■ **REQUIRED WORK**:
In the material below, list every line carrying the string "runs".

◇ ◇ ◇

`src/design/audio_fade_envelope_defines.svh`:
```
// Assertion macros for the fade envelope.
// Each macro expects clk and arst_n in scope at the place of use.
`ifndef AUDIO_FADE_ENVELOPE_DEFINES_SVH
`define AUDIO_FADE_ENVELOPE_DEFINES_SVH
`ifndef SYNTH
// same-cycle implication
`define AFE_ASSERT_NOW(lbl, ant, con) \
	lbl: assert property (@(posedge clk) disable iff (!arst_n) (ant) |-> (con)) \
		else $error("fade envelope check failed");
// next-cycle implication
`define AFE_ASSERT_NEXT(lbl, ant, con) \
	lbl: assert property (@(posedge clk) disable iff (!arst_n) (ant) |=> (con)) \
		else $error("fade envelope check failed");
`else
`define AFE_ASSERT_NOW(lbl, ant, con)
`define AFE_ASSERT_NEXT(lbl, ant, con)
`endif
`endif

```
`src/design/afe_pkg.sv`:
```
package afe_pkg;

	// envelope phases
	localparam logic [1:0] PH_FADE_IN  = 2'd0;
	localparam logic [1:0] PH_HOLD     = 2'd1;
	localparam logic [1:0] PH_FADE_OUT = 2'd2;
	localparam logic [1:0] PH_DONE     = 2'd3;

	// release event points
	localparam logic [1:0] NP_FADE_IN_END    = 2'd1;
	localparam logic [1:0] NP_FADE_OUT_START = 2'd2;
	localparam logic [1:0] NP_DONE           = 2'd3;

	// item kinds
	localparam logic MODE_TICK  = 1'b0;
	localparam logic MODE_FORCE = 1'b1;

	// configuration register indexes
	localparam int CFG_IDX_W = 3;
	localparam logic [CFG_IDX_W-1:0] REG_PEAK      = 3'd0;
	localparam logic [CFG_IDX_W-1:0] REG_APPEAR    = 3'd1;
	localparam logic [CFG_IDX_W-1:0] REG_DISAPPEAR = 3'd2;
	localparam logic [CFG_IDX_W-1:0] REG_FO_START  = 3'd3;
	localparam logic [CFG_IDX_W-1:0] REG_LOOP      = 3'd4;
	localparam logic [CFG_IDX_W-1:0] REG_NOTIFY    = 3'd5;

	// divider: one quotient bit per step
	localparam int DIV_STEPS = 16;
	localparam int CNT_W     = $clog2(DIV_STEPS);

	typedef enum logic [2:0] {
		ST_IDLE,
		ST_EVAL,
		ST_MUL,
		ST_DIV,
		ST_FIN
	} state_t;

endpackage

```
`src/design/audio_fade_envelope.sv`:
```
// Linear fade-in / hold / fade-out volume envelope for one sound.
// Input stream: s_axis_tuser carries the item kind (0 time tick, 1 force
// phase), s_axis_tdata the tick time, play position, stop flag and phase.
// Output stream: one transaction per input transaction with the gain, the
// phase after the step, the release event and the remove request.
// Configuration: cfg_we/cfg_index/cfg_data write one register per cycle;
// write only while no transaction is in flight.
// A tick that continues a fade runs a multiply state and then a 16-step
// restoring divider (one quotient bit per cycle) before its result is
// registered; all other items go from evaluation straight to the output.
// The block takes one item at a time: s_axis_tready is high only while idle,
// and it rises in the cycle in which the result appears in the output
// register, so no new item is taken before the last result is registered.
// A stalled receiver holds the result in the output register; the next
// item is still accepted and runs, then waits for that register to free.
// Reset: phase fade-in, timer and gain 0, registers at their defaults,
// output empty.
`include "audio_fade_envelope_defines.svh"

module audio_fade_envelope (
	input  logic        clk,
	input  logic        arst_n,
	input  logic        s_axis_tvalid,
	output logic        s_axis_tready,
	input  logic [55:0] s_axis_tdata,  // elapsed[15:0], play_position[47:16],
	                                   // player_stopped[48], new_phase[50:49]
	input  logic        s_axis_tuser,  // mode
	output logic        m_axis_tvalid,
	input  logic        m_axis_tready,
	output logic [23:0] m_axis_tdata,  // volume[15:0], phase[17:16],
	                                   // release_event[18], remove_request[19]
	input  logic        cfg_we,
	input  logic [afe_pkg::CFG_IDX_W-1:0] cfg_index,
	input  logic [31:0] cfg_data
);

	// configuration
	logic [15:0] peak_q, appear_q, disappear_q;
	logic [31:0] fo_start_q;
	logic        loop_q;
	logic [1:0]  notify_q;

	// envelope state
	logic [1:0]  phase_q;
	logic [16:0] timer_q;
	logic [15:0] gain_q;
	logic        event_q;

	// latched item
	logic        mode_q, stopped_q;
	logic [15:0] elapsed_q;
	logic [31:0] pos_q;
	logic [1:0]  newph_q;

	// divider
	logic [15:0] rem_q, quo_q;
	logic [afe_pkg::CNT_W-1:0] cnt_q;

	// output register
	logic        out_valid_q;
	logic [23:0] out_q;

	afe_pkg::state_t state_q, state_nxt;

	logic        accept, out_free, out_load, div_last;
	logic [15:0] fade_len;
	logic [16:0] t_sum, t_new;
	logic        t_end;

	logic [1:0]  ev_phase;
	logic [16:0] ev_timer;
	logic [15:0] ev_gain;
	logic        ev_gain_we, ev_event, ev_mul;

	logic [31:0] prod;
	logic [16:0] trial;
	logic        ge;
	logic [15:0] rem_nxt, quo_nxt;

	assign accept   = s_axis_tvalid && s_axis_tready;
	assign out_free = !out_valid_q || m_axis_tready;
	assign div_last = cnt_q == afe_pkg::CNT_W'(afe_pkg::DIV_STEPS - 1);

	// write configuration registers
	always_ff @(posedge clk or negedge arst_n) begin
		if (!arst_n) begin
			peak_q      <= 16'd65535;
			appear_q    <= 16'd1000;
			disappear_q <= 16'd1000;
			fo_start_q  <= 32'd0;
			loop_q      <= 1'b0;
			notify_q    <= 2'd1;
		end else if (cfg_we) begin
			unique case (cfg_index)
				afe_pkg::REG_PEAK:      peak_q      <= cfg_data[15:0];
				afe_pkg::REG_APPEAR:    appear_q    <= cfg_data[15:0];
				afe_pkg::REG_DISAPPEAR: disappear_q <= cfg_data[15:0];
				afe_pkg::REG_FO_START:  fo_start_q  <= cfg_data;
				afe_pkg::REG_LOOP:      loop_q      <= cfg_data[0];
				afe_pkg::REG_NOTIFY:    notify_q    <= cfg_data[1:0];
				default: ;
			endcase
		end
	end

	// next state
	always_comb begin
		state_nxt = state_q;
		unique case (state_q)
			afe_pkg::ST_IDLE: if (s_axis_tvalid) state_nxt = afe_pkg::ST_EVAL;
			afe_pkg::ST_EVAL: state_nxt = ev_mul ? afe_pkg::ST_MUL : afe_pkg::ST_FIN;
			afe_pkg::ST_MUL:  state_nxt = afe_pkg::ST_DIV;
			afe_pkg::ST_DIV:  if (div_last) state_nxt = afe_pkg::ST_FIN;
			afe_pkg::ST_FIN:  if (out_free) state_nxt = afe_pkg::ST_IDLE;
			default:          state_nxt = afe_pkg::ST_IDLE;
		endcase
	end

	// sequencer outputs
	always_comb begin
		s_axis_tready = 1'b0;
		out_load      = 1'b0;
		unique case (state_q)
			afe_pkg::ST_IDLE: s_axis_tready = 1'b1;
			afe_pkg::ST_FIN:  out_load = out_free;
			default: ;
		endcase
	end

	always_ff @(posedge clk or negedge arst_n) begin
		if (!arst_n) state_q <= afe_pkg::ST_IDLE;
		else         state_q <= state_nxt;
	end

	// latch the accepted item
	always_ff @(posedge clk) begin
		if (accept) begin
			mode_q    <= s_axis_tuser;
			elapsed_q <= s_axis_tdata[15:0];
			pos_q     <= s_axis_tdata[47:16];
			stopped_q <= s_axis_tdata[48];
			newph_q   <= s_axis_tdata[50:49];
		end
	end

	// advance the fade timer
	assign fade_len = (phase_q == afe_pkg::PH_FADE_IN) ? appear_q : disappear_q;
	assign t_sum    = timer_q + {1'b0, elapsed_q};
	assign t_new    = (timer_q < {1'b0, fade_len}) ? t_sum : timer_q;
	assign t_end    = t_new >= {1'b0, fade_len};

	// evaluate one step of the envelope
	always_comb begin
		ev_phase   = phase_q;
		ev_timer   = timer_q;
		ev_gain    = gain_q;
		ev_gain_we = 1'b0;
		ev_event   = 1'b0;
		ev_mul     = 1'b0;
		if (mode_q == afe_pkg::MODE_FORCE) begin
			if (phase_q != newph_q) begin
				ev_phase = newph_q;
				ev_timer = 17'd0;
				ev_event = (newph_q == afe_pkg::PH_FADE_OUT)
					&& (notify_q == afe_pkg::NP_FADE_OUT_START);
			end
		end else begin
			case (phase_q)
				afe_pkg::PH_FADE_IN, afe_pkg::PH_FADE_OUT: begin
					if (t_end) begin
						ev_timer   = 17'd0;
						ev_gain_we = 1'b1;
						if (phase_q == afe_pkg::PH_FADE_IN) begin
							ev_gain  = peak_q;
							ev_phase = afe_pkg::PH_HOLD;
							ev_event = notify_q == afe_pkg::NP_FADE_IN_END;
						end else begin
							ev_gain  = 16'd0;
							ev_phase = afe_pkg::PH_DONE;
							ev_event = notify_q == afe_pkg::NP_DONE;
						end
					end else begin
						ev_timer = t_new;
						ev_mul   = 1'b1;
					end
				end
				afe_pkg::PH_HOLD: begin
					if (!loop_q && (pos_q >= fo_start_q || stopped_q)) begin
						ev_phase = afe_pkg::PH_FADE_OUT;
						ev_event = notify_q == afe_pkg::NP_FADE_OUT_START;
					end
				end
				default: ;
			endcase
		end
	end

	// shared multiply and restoring divide step
	assign prod    = 32'(peak_q) * 32'(timer_q[15:0]);
	assign trial   = {rem_q, quo_q[15]};
	assign ge      = trial >= {1'b0, fade_len};
	assign rem_nxt = ge ? 16'(trial - {1'b0, fade_len}) : trial[15:0];
	assign quo_nxt = {quo_q[14:0], ge};

	always_ff @(posedge clk) begin
		if (state_q == afe_pkg::ST_MUL) begin
			rem_q <= prod[31:16];
			quo_q <= prod[15:0];
		end else if (state_q == afe_pkg::ST_DIV) begin
			rem_q <= rem_nxt;
			quo_q <= quo_nxt;
		end
	end

	always_ff @(posedge clk or negedge arst_n) begin
		if (!arst_n) cnt_q <= '0;
		else if (state_q == afe_pkg::ST_MUL) cnt_q <= '0;
		else if (state_q == afe_pkg::ST_DIV) cnt_q <= cnt_q + 1'b1;
	end

	// update envelope state
	always_ff @(posedge clk or negedge arst_n) begin
		if (!arst_n) begin
			phase_q <= afe_pkg::PH_FADE_IN;
			timer_q <= 17'd0;
			gain_q  <= 16'd0;
			event_q <= 1'b0;
		end else if (state_q == afe_pkg::ST_EVAL) begin
			phase_q <= ev_phase;
			timer_q <= ev_timer;
			event_q <= ev_event;
			if (ev_gain_we) gain_q <= ev_gain;
		end else if (state_q == afe_pkg::ST_DIV && div_last) begin
			gain_q <= (phase_q == afe_pkg::PH_FADE_IN) ? quo_nxt : peak_q - quo_nxt;
		end
	end

	// hold the result until the receiver takes it
	always_ff @(posedge clk or negedge arst_n) begin
		if (!arst_n) out_valid_q <= 1'b0;
		else if (out_load) out_valid_q <= 1'b1;
		else if (m_axis_tready) out_valid_q <= 1'b0;
	end

	always_ff @(posedge clk) begin
		if (out_load)
			out_q <= {4'd0, phase_q == afe_pkg::PH_DONE, event_q, phase_q, gain_q};
	end

	assign m_axis_tvalid = out_valid_q;
	assign m_axis_tdata  = out_q;

	`AFE_ASSERT_NEXT(a_accept_eval, accept, state_q == afe_pkg::ST_EVAL)
	`AFE_ASSERT_NOW(a_div_rem_below_len, state_q == afe_pkg::ST_DIV, rem_q < fade_len)
	`AFE_ASSERT_NOW(a_mul_timer_narrow, state_q == afe_pkg::ST_MUL, timer_q < {1'b0, fade_len})
	`AFE_ASSERT_NOW(a_remove_matches_done, m_axis_tvalid,
		m_axis_tdata[19] == (m_axis_tdata[17:16] == afe_pkg::PH_DONE))

endmodule

```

◇ ◇ ◇

■ **SOLUTION FOR THIS PROBLEM**:
// A tick that continues a fade runs a multiply state and then a 16-step
// item is still accepted and runs, then waits for that register to free.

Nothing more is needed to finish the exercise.